Venetian tipples

There is no mystery to the Manhattan or the Singapore Sling. The White Russian, a red herring, was born in the U.S.A.. Chile, as well as Peru, lays claim to the Pisco Sour, the two countries both so adamant each has a day dedicated to celebrating their -  mutual - national drink. And over the Atlantic, as neighbouring countries argue, Venice has quietly snapped up three signature cocktails of its own.

First up is the Bellini, invented at Harry’s Bar in the 1930s. A simple recipe of one part white peach purée topped with three parts Prosecco. However, as with all cocktails, there is always that challenging element; an attempt to justify exorbitant prices for mere moments of enjoyment. 

They say the key to the best Bellini is the peach purée. One must avoid using the yellow variety.

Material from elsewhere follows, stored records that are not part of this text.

`config.mk`:
```
export PLATFORM = sky130hd
export DESIGN_NAME = alu_pipe
export DESIGN_NICKNAME = d
export VERILOG_FILES = /design/src/rtl/alu_pkg.sv /design/src/rtl/alu_core.sv /design/src/rtl/alu_pipe.sv
export SDC_FILE = /design/constraint.sdc
export NUM_CORES = 1
export LEC_CHECK = 0
export BUFFER_PORTS_ARGS = -buffer_cell sky130_fd_sc_hd__buf_4
export CAP_MARGIN = 20
export CORE_MARGIN = 5
export CORE_UTILIZATION = 45
export DETAILED_ROUTE_END_ITERATION = 7
export MAX_ROUTING_LAYER = met4
export PLACE_DENSITY_LB_ADDON = 0.15
export SLEW_MARGIN = 20
export SYNTH_ARGS = -nofsm -noshare
export SYNTH_HDL_FRONTEND = slang
export SYNTH_SLANG_ARGS = --single-unit
export TNS_END_PERCENT = 100
```
`constraint.sdc`:
```
create_clock -name clk -period 2.4 [get_ports clk]
set_clock_uncertainty 0.05 [all_clocks]
set_input_delay 0.48 -clock clk [delete_from_list [all_inputs] [get_ports clk]]
set_output_delay 0.48 -clock clk [all_outputs]
set_load 0.05 [all_outputs]
```
`src/rtl/alu_pkg.sv`:
```
// Shared opcode map and flag bit positions for the pipelined ALU.
// The opcode encodings match the original 8-bit combinational ALU mux.
package alu_pkg;

  localparam logic [2:0] OP_ADD   = 3'b000;
  localparam logic [2:0] OP_INC   = 3'b001;
  localparam logic [2:0] OP_SUB   = 3'b010;
  localparam logic [2:0] OP_XOR   = 3'b011;
  localparam logic [2:0] OP_OR    = 3'b100;
  localparam logic [2:0] OP_AND   = 3'b101;
  localparam logic [2:0] OP_RSVD6 = 3'b110;
  localparam logic [2:0] OP_RSVD7 = 3'b111;

  localparam int unsigned FLG_Z = 0;
  localparam int unsigned FLG_N = 1;
  localparam int unsigned FLG_C = 2;
  localparam int unsigned FLG_V = 3;

  function automatic logic is_rsvd(input logic [2:0] op);
    return (op == OP_RSVD6) || (op == OP_RSVD7);
  endfunction

endpackage

```
`src/rtl/alu_core.sv`:
```
// Purely combinational ALU datapath: result, {V,C,N,Z} flags and opcode error.
// Arithmetic runs at WIDTH+1 bits so the top bit is the carry/borrow.
module alu_core
  import alu_pkg::*;
#(
  parameter int unsigned WIDTH  = 8,
  parameter bit          SAT_EN = 1'b0
) (
  input  logic [WIDTH-1:0] a,
  input  logic [WIDTH-1:0] b,
  input  logic [2:0]       op,
  output logic [WIDTH-1:0] result,
  output logic [3:0]       flags,
  output logic             op_err
);

  localparam int unsigned MSB = WIDTH - 1;

  logic [WIDTH:0]   raw;
  logic [WIDTH-1:0] res;
  logic             c;
  logic             v;

  always_comb begin
    raw    = '0;
    res    = '0;
    c      = 1'b0;
    v      = 1'b0;
    op_err = 1'b0;
    case (op)
      OP_ADD: begin
        raw = {1'b0, a} + {1'b0, b};
        c   = raw[WIDTH];
        v   = (a[MSB] == b[MSB]) && (raw[MSB] != a[MSB]);
        res = (SAT_EN && c) ? '1 : raw[WIDTH-1:0];
      end
      OP_INC: begin
        raw = {1'b0, a} + (WIDTH+1)'(1);
        c   = raw[WIDTH];
        // the constant 1 is non-negative, so only a positive A can overflow
        v   = !a[MSB] && raw[MSB];
        res = (SAT_EN && c) ? '1 : raw[WIDTH-1:0];
      end
      OP_SUB: begin
        raw = {1'b0, a} - {1'b0, b};
        c   = raw[WIDTH];
        v   = (a[MSB] != b[MSB]) && (raw[MSB] != a[MSB]);
        res = (SAT_EN && c) ? '0 : raw[WIDTH-1:0];
      end
      OP_XOR: res = a ^ b;
      OP_OR:  res = a | b;
      OP_AND: res = a & b;
      default: begin
        op_err = is_rsvd(op);
        res    = '0;
      end
    endcase
  end

  always_comb begin
    flags        = '0;
    flags[FLG_Z] = (res == '0);
    flags[FLG_N] = res[MSB];
    flags[FLG_C] = c;
    flags[FLG_V] = v;
  end

  assign result = res;

endmodule

```
`src/rtl/alu_pipe.sv`:
```
// Registered ALU with valid/ready handshake, accumulator and status flags.
// One-cycle latency; the only combinational path is out_ready -> in_ready.
module alu_pipe
  import alu_pkg::*;
#(
  parameter int unsigned WIDTH  = 8,
  parameter bit          SAT_EN = 1'b0
) (
  input  logic             clk,
  input  logic             rst_n,
  input  logic             in_valid,
  output logic             in_ready,
  input  logic [WIDTH-1:0] in_a,
  input  logic [WIDTH-1:0] in_b,
  input  logic [2:0]       in_op,
  input  logic             in_use_acc,
  input  logic             in_acc_wr,
  input  logic             acc_clear,
  output logic             out_valid,
  input  logic             out_ready,
  output logic [WIDTH-1:0] out_result,
  output logic [3:0]       out_flags,
  output logic             out_op_err,
  output logic [WIDTH-1:0] acc_value
);

  logic             accept;
  logic [WIDTH-1:0] op_a;
  logic [WIDTH-1:0] core_result;
  logic [3:0]       core_flags;
  logic             core_err;
  logic [WIDTH-1:0] acc;

  assign in_ready = !out_valid || out_ready;
  assign accept   = in_valid && in_ready;
  // acc is the pre-edge value, so a dependent op right after a write sees it
  assign op_a     = in_use_acc ? acc : in_a;

  alu_core #(
    .WIDTH  (WIDTH),
    .SAT_EN (SAT_EN)
  ) u_core (
    .a      (op_a),
    .b      (in_b),
    .op     (in_op),
    .result (core_result),
    .flags  (core_flags),
    .op_err (core_err)
  );

  always_ff @(posedge clk or negedge rst_n) begin
    if (!rst_n) begin
      out_valid  <= 1'b0;
      out_result <= '0;
      out_flags  <= '0;
      out_op_err <= 1'b0;
    end else if (accept) begin
      out_valid  <= 1'b1;
      out_result <= core_result;
      out_flags  <= core_flags;
      out_op_err <= core_err;
    end else if (out_ready) begin
      out_valid  <= 1'b0;
    end
  end

  always_ff @(posedge clk or negedge rst_n) begin
    if (!rst_n) begin
      acc <= '0;
    end else if (acc_clear) begin
      acc <= '0;
    end else if (accept && in_acc_wr) begin
      acc <= core_result;
    end
  end

  assign acc_value = acc;

endmodule

```
==> results of run 1 <==
## layout by cell type (no fill, tap or decap), types with 9 or more instances in the layout
master   synthesis  routed
buf_4            3     137
nand2_1         26      25
dfrtp_1         21      21
inv_1           26      19
nor2_1          21      19
ha_1            28      15
o21ai_0         20      13
xnor2_1         13      11
a21oi_1         13      10
ha_4             0       9
## power groups by stage
stage	clock network, mW	logic (mW)	registers [mW]
after detailed placement	0	0.892	0.423
after floorplan	0	0.390	0.563
after global placement	0	0.879	0.422
after CTS	0.230	0.938	0.417
final	0.222	1.03	0.417
after global routing	0.245	1.10	0.422
## metal layers
| layer | routed length [µm] | share of wire | vias up | track usage |
|---|---|---|---|---|
| li1 | - | - | 1287 | - |
| met1 | 3230 | 0.42 | 1206 | 0.300 |
| met2 | 3910 | 0.51 | 91 | 0.397 |
| met3 | 502 | 0.065 | 8 | 0.0184 |
| met4 | 91 | 0.012 | 0 | 0.0654 |
| met5 | 0 | 0 | - | - |
## logic make-up after synthesis
family,Yosys count
simple gates,88
compound gates,79
buf+inv,44
fa+ha+maj,30
flops,21
xor+xnor,15
mux,11
## synthesized netlist by cell type (3+ instances only)
master    count
nor2_1       21
o21ai_0      20
dfrtp_1      21
nand4b_1      3
a221oi_1      3
nand3b_1      3
nor3_1        5
nand3_1       6
a21o_1        4
mux2i_1       8
clkbuf_1      7
xnor2_1      13
a21oi_1      13
buf_4         3
nor2b_1       6
ha_1         28
a211oi_1      9
buf_2         5
and2_1        3
inv_1        26
o21bai_1      3
a31oi_1       4
nand2_1      26
## metrics by stage
step	TNS [ns]	setup WS [ns]	cell area (µm²)	utilization	std cells
2_1_floorplan	-2.41	-0.392	2450	-	288
3_5_place_dp	-7.06	-0.733	3430	0.671	474
3_3_place_gp	-5.94	-0.664	3430	0.671	474
6_report	-0.503	-0.177	3850	0.755	485
5_1_grt	-1.62	-0.281	3850	0.755	485
4_1_cts	-0.500	-0.156	3630	0.710	481
## final cells by class
| cell class | count | area, µm² |
|---|---|---|
| clock buffers | 4 | 45.0 |
| fillers | 373 | 1250 |
| inverters | 26 | 100 |
| multi-input cells | 223 | 2010 |
| flip-flops and latches | 21 | 526 |
| repair buffers | 141 | 1080 |
| well taps | 70 | 87.6 |
## how the worst max path moves through the flow
stage | start | to | slack, ns
floorplan | in_use_acc | out_flags[0] | -0.39
global placement | in_use_acc | out_flags[0] | -0.66
detailed placement | in_use_acc | out_flags[0] | -0.73
CTS | in_use_acc | out_flags[0] | -0.16
global route | acc_value[0] | out_flags[0] | -0.28
finish | in_use_acc | out_flags[0] | -0.18
## critical path: stages
cell and delay, ns:
buf_12 0.13, mux2i_4 0.20, buf_4 0.14, buf_4 0.13, fa_2 0.54, o31ai_2 0.06, a211oi_2 0.31, nand2_1 0.15
nor3_2 0.18, and4_1 0.23, a32o_1 0.16
## repair_timing
item | in CTS | in global routing
pin swaps | 9 | 9
cloned | 0 | 0
setup endpoints to repair | 13 | 12
buffers inserted | 4 | 4
gates resized for setup | 24 | 39
## state kept, by name (all words and copies together) (netlist names)
register	count
out_flags	4
out_valid	1
out_result	7
acc_value	8
out_op_err	1
==> qor.yml, run 1 <==
outcome: "finished, violations left"
violations: "negative setup slack"
p_leak_nw: 1.85
syn_avg_cell_area_um2: 8.22
synth_area_um2: 2370
swShare: 0.414
hold_violations: 0
drt_wl_total_um: 7730
cap_violations: 0
die_area_um2: 6810
synth_top_area_cell: "dfrtp_1"
path_max_fanout: 10
synth_edf_count: 0
synth-simple-area-share: 0.190
crit_type: "in2reg"
vias_per_cell: 5.34
die_w_um: 82.6
p_int_uw: 977
peakVddDrop_mv: 0.293
ios: 49
core_area_um2: 5110
grt_pass1_vias: 2511
hold_ws_ns: 0.0436
num_vias: 2592
antenna_found_initial: 0
synth.distinct_cells: 57
reg2reg_to: "out_flags[0]"
fin_nets: 472
gp_congestion: 0.913
period_share: 1.07
async_flop_share: 1.00
powerDensity_nw_per_um2: 432
pwr-share-seq: 0.250
wl_per_cell_um: 15.9
fmax_mhz: 388
pwr-share-comb: 0.616
netlist_instances: 288
grt_max_degree: 30
cts_root_buf: "clkbuf_8"
grtUsageTotal: 0.235
synth_ff_type: "dfrtp_1"
total_power_mw: 1.67
tightest_slew_ns: 0.774
yosysTopAreaCellShare: 0.222
synthMuxAreaShare: 0.0539
grt_pass1_wl_um: 12100
clk_latency_ns: 0.25
postLayoutSetupSlackWorst_ns: -0.177
critical_path_arrival_ns: 2.72
reg2reg_from: "acc_value[0]"
htreeDepth: 1
synth_seq_cells: 21
power_switching_uw: 690
cts_buffers: 3
initialDrtViolationCount: 147
worstSetupEndpointType: "flip-flop"
dpl.hpwl_um: 6050
drt_pre_antenna_iters: 7
diodes: 0
finalSetupViolations: 9
synth-compound-area-share: 0.229
cts_hold_buf: 0
dieHeight_um: 82.6
start_util: 0.464
clkSlewWorstSetupHoldPaths_ns: 0.07
overflow: 0
clk_path_buf_depth: 2
drive_above_1_share: 0.496
fp-row-count: 26
portBuffers: 48
power_frac_clock: 0.133
cts_sinks: 21
r2r_cells: 11
synth-xor-area-share: 0.0555
remaining_drc_errors: 0
synth_area_leaders: "dfrtp_1 22%, ha_1 15%, xnor2_1 4.8%"
syn_nets: 344
final_max_slew_viol_count: 0
start_kind: "input port"
regToRegSetupSlack_ns: -0.16
rsz0062_at_grt: "true"
syn2layout_area_growth_pct: 62.7
synth_top_family_by_area: "compound AO/OA/AOI/OAI gates"
max-slew-margin-rel: 0.480
ys.warnings.count: 0
crit_required_ns: 2.55
period_needed_ns: 2.58
ys_seq_area_frac: 0.222
ant_nets: 0
synth-adder-area-share: 0.165
min_path_type: "in2async"
cts_tree: "done"
Power figures use the tool's default switching activity.
==> inputs of run 2 (changes only) <==
RECOVER_POWER = 25   (was default)
==> run 2 against run 1 <==
  * The run still ends with negative setup slack left
  * Fmax did not move
  * Wire length barely moved
  * Non-clock buffer count did not move
  * Register-to-register slack barely moved
  * Critical path depth did not move
  * Critical endpoint unchanged
==> qor.yml, run 2 (synthesis gave the netlist of run 1 again) <==
outcome: "finished, violations left"  # unchanged
violations: "negative setup slack"  # unchanged
dieHeight_um: 82.6  # unchanged
cts_sinks: 21  # unchanged
period_needed_ns: 2.58  # about the same
overflow: 0  # unchanged
use_met1: 0.300  # unchanged
slowest_stage: "fa_2"  # unchanged
cap_violations: 0  # unchanged
initialDrtViolationCount: 147  # unchanged
grt_pass1_vias: 2511  # unchanged
remaining_drc_errors: 0  # unchanged
min_path_type: "in2async"  # unchanged
cp_num_buf_inv: 3  # unchanged
busiest_layer: "met2"  # unchanged
hold_violations: 0  # unchanged
cts_root_buf: "clkbuf_8"  # unchanged
powerDensity_nw_per_um2: 433  # was 432 nW/µm²
finalSetupViolations: 9  # unchanged
layout_common_cells: "136 x buf_4, 25 x nand2_1, 21 x dfrtp_1"  # was 137 x buf_4, 25 x nand2_1, 21 x dfrtp_1
cts_tree: "done"  # unchanged
peakVddDrop_mv: 0.293  # about the same
die_w_um: 82.6  # unchanged
gp_congestion: 0.913  # unchanged
max-slew-margin-rel: 0.274  # was 0.480
dpl.hpwl_um: 6050  # unchanged
start_kind: "input port"  # unchanged
cts_buffers: 3  # unchanged
fmax_mhz: 388  # unchanged
crit_required_ns: 2.55  # about the same
use_met2: 0.397  # unchanged
final_util: 0.754  # was 0.755
vias_per_cell: 5.34  # unchanged
clk_latency_ns: 0.25  # about the same
wl_per_cell_um: 15.9  # about the same
use_met3: 0.0184  # unchanged
largest_register_ffs: 8  # unchanged
final.fill_count: 375  # was 373
postLayoutSetupSlackWorst_ns: -0.177  # about the same
rsz0062_at_grt: "true"  # unchanged
htreeDepth: 1  # unchanged
period_share: 1.07  # about the same
grt_pass1_wl_um: 12100  # unchanged
num_vias: 2592  # unchanged
path_max_fanout: 10  # unchanged
critPathMaxStageDelay_ns: 0.54  # about the same
die_area_um2: 6810  # unchanged
ant_nets: 0  # unchanged
grt_max_degree: 30  # unchanged
drt_pre_antenna_iters: 7  # unchanged
start_util: 0.464  # unchanged
drt_wl_total_um: 7730  # about the same
crit_chain: "buf_12 -> mux2i_4 -> buf_4 -> buf_4 -> fa_2 -> o31ai_2 -> a211oi_2 -> nand2_1 -> nor3_2 -> and4_1 -> a32o_1"  # unchanged
clkSlewWorstSetupHoldPaths_ns: 0.07  # about the same
fin_cells: 485  # unchanged
crit_top_cell: "buf_4"  # unchanged
dp_cells: 474  # unchanged
ios: 49  # unchanged
antenna_found_initial: 0  # unchanged
critical_path_arrival_ns: 2.72  # about the same
fp-row-count: 26  # unchanged
worstSetupEndpointType: "flip-flop"  # unchanged
final_max_slew_viol_count: 0  # unchanged
diodes: 0  # unchanged
regToRegSetupSlack_ns: -0.16  # about the same
core_area_um2: 5110  # unchanged
crit_type: "in2reg"  # unchanged
fin_nets: 472  # unchanged
clk_path_buf_depth: 2  # unchanged
syn2layout_area_growth_pct: 62.5  # was 62.7%
p_leak_nw: 1.84  # was 1.85 nW
final_common_cell: "buf_4"  # unchanged
tightest_slew_ns: 1.09  # was 0.774 ns
cp_top_family: "simple AND/OR/NAND/NOR gates"  # unchanged
drive_above_1_share: 0.494  # was 0.496
portBuffers: 48  # unchanged
grtUsageTotal: 0.235  # unchanged
total_power_mw: 1.67  # about the same
run 2: cell type report:
type / count / area [µm²] / area share
well taps: 70 / 87.6 / 0.0227
flip-flops and latches: 21 / 526 / 0.136
multi-input cells: 223 / 2010 / 0.523
inverters: 26 / 100 / 0.0260
repair buffers: 141 / 1080 / 0.280
clock buffers: 4 / 45.0 / 0.0117
run 2: metal layers:
metal | share of wire | up-vias
li1 | - | 1287
met1 | 0.42 | 1206
met2 | 0.51 | 91
met3 | 0.065 | 8
met4 | 0.012 | 0
met5 | 0 | -
run 2: repair_timing:
item                                    CTS  global route
endpoints found under the setup margin   13            12
setup buffers                             4             4
endpoints found under the hold margin     0             0
gates cloned                              0             0
gates resized for setup                  24            39
pin swaps                                 9             9
hold buffers                              0             0
run 2: stage by stage:
stage	hold slack, ns	setup WS [ns]	setup TNS, ns	instance area (µm²)
after floorplan	0.134	-0.392	-2.41	2450
after global placement	0.322	-0.664	-5.94	3430
after detailed placement	0.326	-0.733	-7.06	3430
after CTS	0.0463	-0.156	-0.500	3630
after global routing	0.376	-0.281	-1.62	3850
final	0.355	-0.177	-0.503	3850
run 2: path summary, 6_finish.rpt:
path	endpoint	cells after the start	start
max in group asynchronous	out_result[4]	1	rst_n
min	out_result[5]	1	rst_n
max reg2reg	out_flags[0]	11	acc_value[0]
max	out_flags[0]	11	in_use_acc
min reg2reg	out_op_err	2	out_op_err
min in group clk	out_valid	2	in_valid
run 2: power breakdown:
| part | switching (mW) | total [mW] | internal (mW) | leakage [nW] |
|---|---|---|---|---|
| logic | 0.561 | 1.03 | 0.465 | 1.55 |
| clock network | 0.104 | 0.222 | 0.118 | 0.0228 |
| registers | 0.0245 | 0.417 | 0.393 | 0.272 |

Although surely an easier option for those eager to enjoy the final product, one must also resist the aid of a food processor which will only aerate the fruit, making it difficult to combine smoothly with the bubbles. 

Second in line is the Aperol Spritzer which is the same fluorescent orange as the sunsets it so perfectly accompanies. Thanks to the Austrian occupation of the 19th century, when the non-natives struggled with the alcohol content of Venetian wine, the ‘spritzer’ was born. As luck would have it, instead of diluting with water, here you simply add another variety of booze. 

A favourite of the floating city, this aperitivo uses Aperol, the lighter, sweeter sister of Campari. It is a mixture of two parts bitter, three parts Prosecco and a splash of soda. It is stylishly dressed with a citrus twist and a fleshy, salty olive. 

In contrast with the first two aperitivos that stimulate the appetite pre-meal, the final of the trio is a digestivo, to aid with the digestion of what, in Italy, was surely a multi-course affair. 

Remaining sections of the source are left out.